NANOSYSTEMS: PHYSICS, CHEMISTRY, MATHEMATICS, 2020, 11 (2), P. 195–204
Synthesis and characterisation of CZTSe bulk materials for thermoelectric applications
Yogeshchandra Sharma – Department of Physics, Vivekananda Global University, Jaipur–303012, Rajasthan, India; email@example.com,
Quaternary Copper Zinc Tin Selenide (CZTSe) is a preferred candidate as an absorber layer in solar cells due to its non-toxicity and the abundancy of its constituents. This material also has thermoelectric properties suitable for solar thermal energy conversion and waste heat recovery. The preparation of bulk thermoelectric materials is a tedious, multistep task and requires considerable time and energy consumption for tuning of desired properties. Here one step solid state reaction has been used for synthesis of bulk CZTSe materials in five different ratios of elemental precursors: Cu, Zn, Sn and Se.
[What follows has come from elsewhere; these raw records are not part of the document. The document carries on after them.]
What follows belongs to an exercise in optimizing a design on an open flow for small area; a production flow would make more cautious choices.
Where RTL was checked, it was by simulation tests only, not by an equivalence proof against the original.
Function not checked in runs 2 to 4: the RTL went through the layout flow alone.
No activity file was given, so power comes from the tool's default toggle rates.

[flow/design.v]
module jtag (
	input TCK,  
	input TDI,
	output reg TDO,
	input TMS,
  	input HREADY,
  	input HRESP,
  	input [31:0] HRDATA,
  	output reg HWRITE,
  	output reg [1:0] HTRANS,
  	output reg [31:0] HWDATA,
  	output reg [31:0] HADDR
);
parameter REGISTER_SIZE = 32;
parameter IR_SIZE = 4;
parameter STATE_SIZE = 4;
parameter TEST_LOGIC_RESET = 4'h0,
  RUN_TEST_IDLE = 4'hf,
  SELECT_DR_SCAN = 4'he,
  CAPTURE_DR = 4'hd,
  SHIFT_DR = 4'hc,
  EXIT_1_DR = 4'hb,
  PAUSE_DR = 4'ha,
  EXIT_2_DR = 4'h9,
  UPDATE_DR = 4'h8,
  SELECT_IR_SCAN = 4'h7,
  CAPTURE_IR = 4'h6,
  SHIFT_IR = 4'h5,
  EXIT_1_IR = 4'h4,
  PAUSE_IR = 4'h3,
  EXIT_2_IR = 4'h2,
  UPDATE_IR = 4'h1;
  parameter BYPASS = 4'b0000;
  parameter IDCODE = 4'b1000;
  parameter ADDR =   4'b0100;
  parameter WDATA =  4'b1100;
  parameter RDATA =  4'b0010;
  reg [IR_SIZE-1:0] IR;
  reg [IR_SIZE-1:0] LATCH_IR;
  reg [STATE_SIZE-1:0] state;
always @ (posedge TCK)
begin : JTAG
 case(state)
	TEST_LOGIC_RESET : if (TMS == 1'b1) begin
	             state <= TEST_LOGIC_RESET;
	           end else if (TMS == 1'b0) begin
	             state <= RUN_TEST_IDLE;
	           end
	RUN_TEST_IDLE : if (TMS == 1'b1) begin
	            state <= SELECT_DR_SCAN;
	          end else if (TMS == 1'b0) begin
	            state <= RUN_TEST_IDLE;
	          end
	SELECT_DR_SCAN : if (TMS == 1'b1) begin
	            state <= SELECT_IR_SCAN;
	          end else if (TMS == 1'b0) begin
	            state <= CAPTURE_DR;
	          end
	CAPTURE_DR : if (TMS == 1'b1) begin
	            state <= EXIT_1_DR;
	          end else if (TMS == 1'b0) begin
	            state <= SHIFT_DR;
	          end
	SHIFT_DR : if (TMS == 1'b1) begin
	            state <= EXIT_1_DR;
	          end else if (TMS == 1'b0) begin
	            state <= SHIFT_DR;
	          end
	EXIT_1_DR : if (TMS == 1'b1) begin
	            state <= UPDATE_DR;
	          end else if (TMS == 1'b0) begin
	            state <= PAUSE_DR;
	          end
	PAUSE_DR : if (TMS == 1'b1) begin
	            state <= EXIT_2_DR;
	          end else if (TMS == 1'b0) begin
	            state <= PAUSE_DR;
	          end
	EXIT_2_DR : if (TMS == 1'b1) begin
	            state <= UPDATE_DR;
	          end else if (TMS == 1'b0) begin
	            state <= SHIFT_DR;
	          end
	UPDATE_DR : if (TMS == 1'b1) begin
	            state <= SELECT_DR_SCAN;
	          end else if (TMS == 1'b0) begin
	            state <= RUN_TEST_IDLE;
	          end
	SELECT_IR_SCAN : if (TMS == 1'b1) begin
	            state <= TEST_LOGIC_RESET;
	          end else if (TMS == 1'b0) begin
	            state <= CAPTURE_IR;
	          end
	CAPTURE_IR : if (TMS == 1'b1) begin
	            state <= EXIT_1_IR;
	          end else if (TMS == 1'b0) begin
	            state <= SHIFT_IR;
	          end
	SHIFT_IR : if (TMS == 1'b1) begin
	            state <= EXIT_1_IR;
	          end else if (TMS == 1'b0) begin
	            state <= SHIFT_IR;
	          end
	EXIT_1_IR : if (TMS == 1'b1) begin
	            state <= UPDATE_IR;
	          end else if (TMS == 1'b0) begin
	            state <= PAUSE_IR;
	          end
	PAUSE_IR : if (TMS == 1'b1) begin
	            state <= EXIT_2_IR;
	          end else if (TMS == 1'b0) begin
	            state <= PAUSE_IR;
	          end
	EXIT_2_IR : if (TMS == 1'b1) begin
	            state <= UPDATE_IR;
	          end else if (TMS == 1'b0) begin
	            state <= SHIFT_IR;
	          end
	UPDATE_IR : if (TMS == 1'b1) begin
	            state <= SELECT_DR_SCAN;
	          end else if (TMS == 1'b0) begin
	            state <= RUN_TEST_IDLE;
	          end
	default : state <= TEST_LOGIC_RESET;
  endcase
end
wire instruction_tdo;
always @ (posedge TCK)
begin
  if (state == TEST_LOGIC_RESET)
    IR[IR_SIZE-1:0] <= 0;  
  else if(state == CAPTURE_IR)
    IR <= 4'b0000;
  else if(state == SHIFT_IR)
    IR[IR_SIZE-1:0] <= {TDI, IR[IR_SIZE-1:1]};
end
assign instruction_tdo = IR[0];
always @ (negedge TCK)
begin
 if (state == TEST_LOGIC_RESET)
    LATCH_IR <= 4'b0000;
  else if(state == UPDATE_IR)
    LATCH_IR <= IR;
end
wire  bypassed_tdo;
reg   bypass_reg;
always @ (posedge TCK)
begin
  if (state == TEST_LOGIC_RESET)
    bypass_reg <= 1'b0;
  else if (LATCH_IR == BYPASS && state == CAPTURE_DR)
    bypass_reg<= 1'b0;
  else if(LATCH_IR == BYPASS && state == SHIFT_DR)
    bypass_reg<= TDI;
end
assign bypassed_tdo = bypass_reg;
  reg [REGISTER_SIZE-1:0] DR_IDCODE;
wire        idcode_tdo;
always @ (posedge TCK)
begin
  if (state == TEST_LOGIC_RESET)
    DR_IDCODE <= 32'hf0f0f0f0;
  else if(LATCH_IR == IDCODE && state == CAPTURE_DR)
    DR_IDCODE <= 32'hf0f0f0f0;
  else if(LATCH_IR == IDCODE && state == SHIFT_DR)
    DR_IDCODE <=  {TDI, DR_IDCODE[REGISTER_SIZE-1:1]};
end
assign idcode_tdo = DR_IDCODE[0];
reg [REGISTER_SIZE-1:0] DR_ADDR;
wire        addr_tdo;
always @ (posedge TCK)
begin
  if (state == TEST_LOGIC_RESET)
    DR_ADDR <= 32'b0;
  else if(LATCH_IR == ADDR && state == SHIFT_DR)
    DR_ADDR <=  {TDI, DR_ADDR[REGISTER_SIZE-1:1]};
end
assign addr_tdo = DR_ADDR[0];
reg [REGISTER_SIZE-1:0] DR_WDATA;
reg TOGGLE_WRITE;
wire        wdata_tdo;
always @ (posedge TCK)
begin
  if (state == TEST_LOGIC_RESET)
    begin
    	DR_WDATA <= 32'b0;
  		TOGGLE_WRITE <= 1'b0;
          HWRITE <= 1'b0;
      	HWDATA <= 32'b0;
    end
  else if(LATCH_IR == WDATA && state == CAPTURE_DR)
    DR_WDATA <= 32'b0;
  else if(LATCH_IR == WDATA && state == SHIFT_DR)
    DR_WDATA <=  {TDI, DR_WDATA[REGISTER_SIZE-1:1]};
  else if(LATCH_IR == WDATA && state == UPDATE_DR && HREADY == 1'b1)
    begin
    	HWRITE <= 1'b1;
    	TOGGLE_WRITE <= 1'b1;
    end
  else if (TOGGLE_WRITE == 1'b1 && LATCH_IR == WDATA)
    begin
    	TOGGLE_WRITE <= 1'b0;
  		HWDATA <= DR_WDATA;
      	HWRITE <= 1'b0;
    end
end
assign wdata_tdo = DR_WDATA[0];
reg [REGISTER_SIZE-1:0] DR_RDATA;
reg TOGGLE_READ;
wire        rdata_tdo;
always @ (posedge TCK)
begin
  if (state == TEST_LOGIC_RESET)
    begin
    	DR_RDATA <= 32'b0;
  		TOGGLE_READ <= 1'b0;
    end
  else if(LATCH_IR == RDATA && state == SHIFT_DR)
    DR_RDATA <=  {TDI, DR_RDATA[REGISTER_SIZE-1:1]};
  else if(LATCH_IR == RDATA && state == UPDATE_DR && HREADY == 1'b1)
    begin
    	TOGGLE_READ <= 1'b1;
    end
  else if (TOGGLE_READ == 1'b1 && LATCH_IR == RDATA)
    begin
    	TOGGLE_READ <= 1'b0;
  		DR_RDATA <= HRDATA;
    end
end
assign rdata_tdo = DR_RDATA[0];
always @ (posedge TCK)
begin
  if (state == TEST_LOGIC_RESET)
    begin
    	HADDR <= 32'b0;
    end
  else if(LATCH_IR == RDATA && state == UPDATE_DR && HREADY == 1'b1)
    begin
    	HADDR <= DR_ADDR;
    end
  else if(LATCH_IR == WDATA && state == UPDATE_DR && HREADY == 1'b1)
    begin
    	HADDR <= DR_ADDR;
    end
end
always @ (posedge TCK)
begin
  if (state == TEST_LOGIC_RESET)
    begin
    	HTRANS <= 2'b0;
    end
  else if(LATCH_IR == WDATA && state == UPDATE_DR && HREADY == 1'b1)
    begin
      	HTRANS <= 2'b10;
    end
  else if (TOGGLE_WRITE == 1'b1 && LATCH_IR == WDATA)
    begin
      	HTRANS <= 2'b00;
    end
  else if(LATCH_IR == RDATA && state == UPDATE_DR && HREADY == 1'b1)
    begin
      	HTRANS <= 2'b10;
    end
  else if (TOGGLE_READ == 1'b1 && LATCH_IR == RDATA)
    begin
        HTRANS <= 2'b00;
    end
end
always @ (negedge TCK)
  begin
  	if (state == TEST_LOGIC_RESET)
      begin
        TDO <= 1'b0;
      end
    else begin
      case(LATCH_IR)
        RDATA:			 TDO <= rdata_tdo;
        WDATA:			 TDO <= wdata_tdo;
        IDCODE:          TDO <= idcode_tdo;
        ADDR:			 TDO <= addr_tdo;
        default:         TDO <= bypassed_tdo;
      endcase
    end
  end
endmodule
Background: an optimization exercise with open tools, aiming at small area. Do not read the settings as production practice.
Function was checked by simulation only, so behaviour that the tests miss may differ from the original.

north:
==> flow/design.v <==
module Lab3CA_toplevel(Dc, write, rs1, rs2, rd, clk, reset, Da, Db);
input [31:0] Dc;
input write, clk, reset;
input [4:0] rs1, rs2, rd;
output wire [31:0] Da, Db;
wire [31:0] ld, hd, sa, sb;
wire [31:0] ld_n, hd_n, sa_n, sb_n;
wire [31:0] Dz, Dz_n;
wire [1023:0] q;
WrDecode wdec(.rd(rd), .write(write), .reset(reset), .ld_n(ld_n), .hd_n(hd_n));
DataGate dgate(.Dc(Dc), .reset(reset), .Dz_n(Dz_n));
RdDecode adec(.rs(rs1), .sel_n(sa_n));
RdDecode bdec(.rs(rs2), .sel_n(sb_n));
genvar i, j;
generate
for (i = 0; i < 32; i = i + 1) begin : drv
	Inv il(.a(ld_n[i]), .y(ld[i]));
	Inv ih(.a(hd_n[i]), .y(hd[i]));
	Inv id(.a(Dz_n[i]), .y(Dz[i]));
	Inv ia(.a(sa_n[i]), .y(sa[i]));
	Inv ib(.a(sb_n[i]), .y(sb[i]));
end
for (i = 0; i < 32; i = i + 1) begin : g
	reg [31:0] r;
	wire [31:0] nx;
	for (j = 0; j < 32; j = j + 1) begin : b
		AndOr22 u(.a1(ld[i]), .a2(Dz[j]), .b1(hd[i]), .b2(r[j]), .y(nx[j]));
	end
	always @(posedge clk)
		r <= nx;
	assign q[32*i +: 32] = r;
end
for (j = 0; j < 32; j = j + 1) begin : m
	wire [31:0] ca, cb;
	for (i = 0; i < 32; i = i + 1) begin : c
		assign ca[i] = q[32*i + j];
	end
	ReadBit ra(.sel(sa), .d(ca), .y(Da[j]));
	ReadBit rb(.sel(sb), .d(ca), .y(Db[j]));
end
endgenerate
endmodule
Atomic Force Microscopy (AFM), X-Ray Photoelectron Spectroscopy (XPS) and X-ray diffraction (XRD) techniques have been used for structural and compositional analysis of the materials. AFM analysis shows significant difference in roughness parameters and grain size with respect to Cu/Zn variations. The XRD spectra of various samples show the formation of CZTSe materials. Raman spectra verifies absence of secondary phases. XPS analysis reveals constituent atoms display chemical valences of +1, +2, +4, and -1 for Cu, Zn, Sn, and Se, respectively. The stoichiometric sample, Cu2ZnSnSe4, exhibited the maximum power factor 0.30 mW·m-1K-2, having carrier concentration in the range of 1018 – 1019 cm-3 and resistivity in the range of 0.21 to 0.24 Ω·cm.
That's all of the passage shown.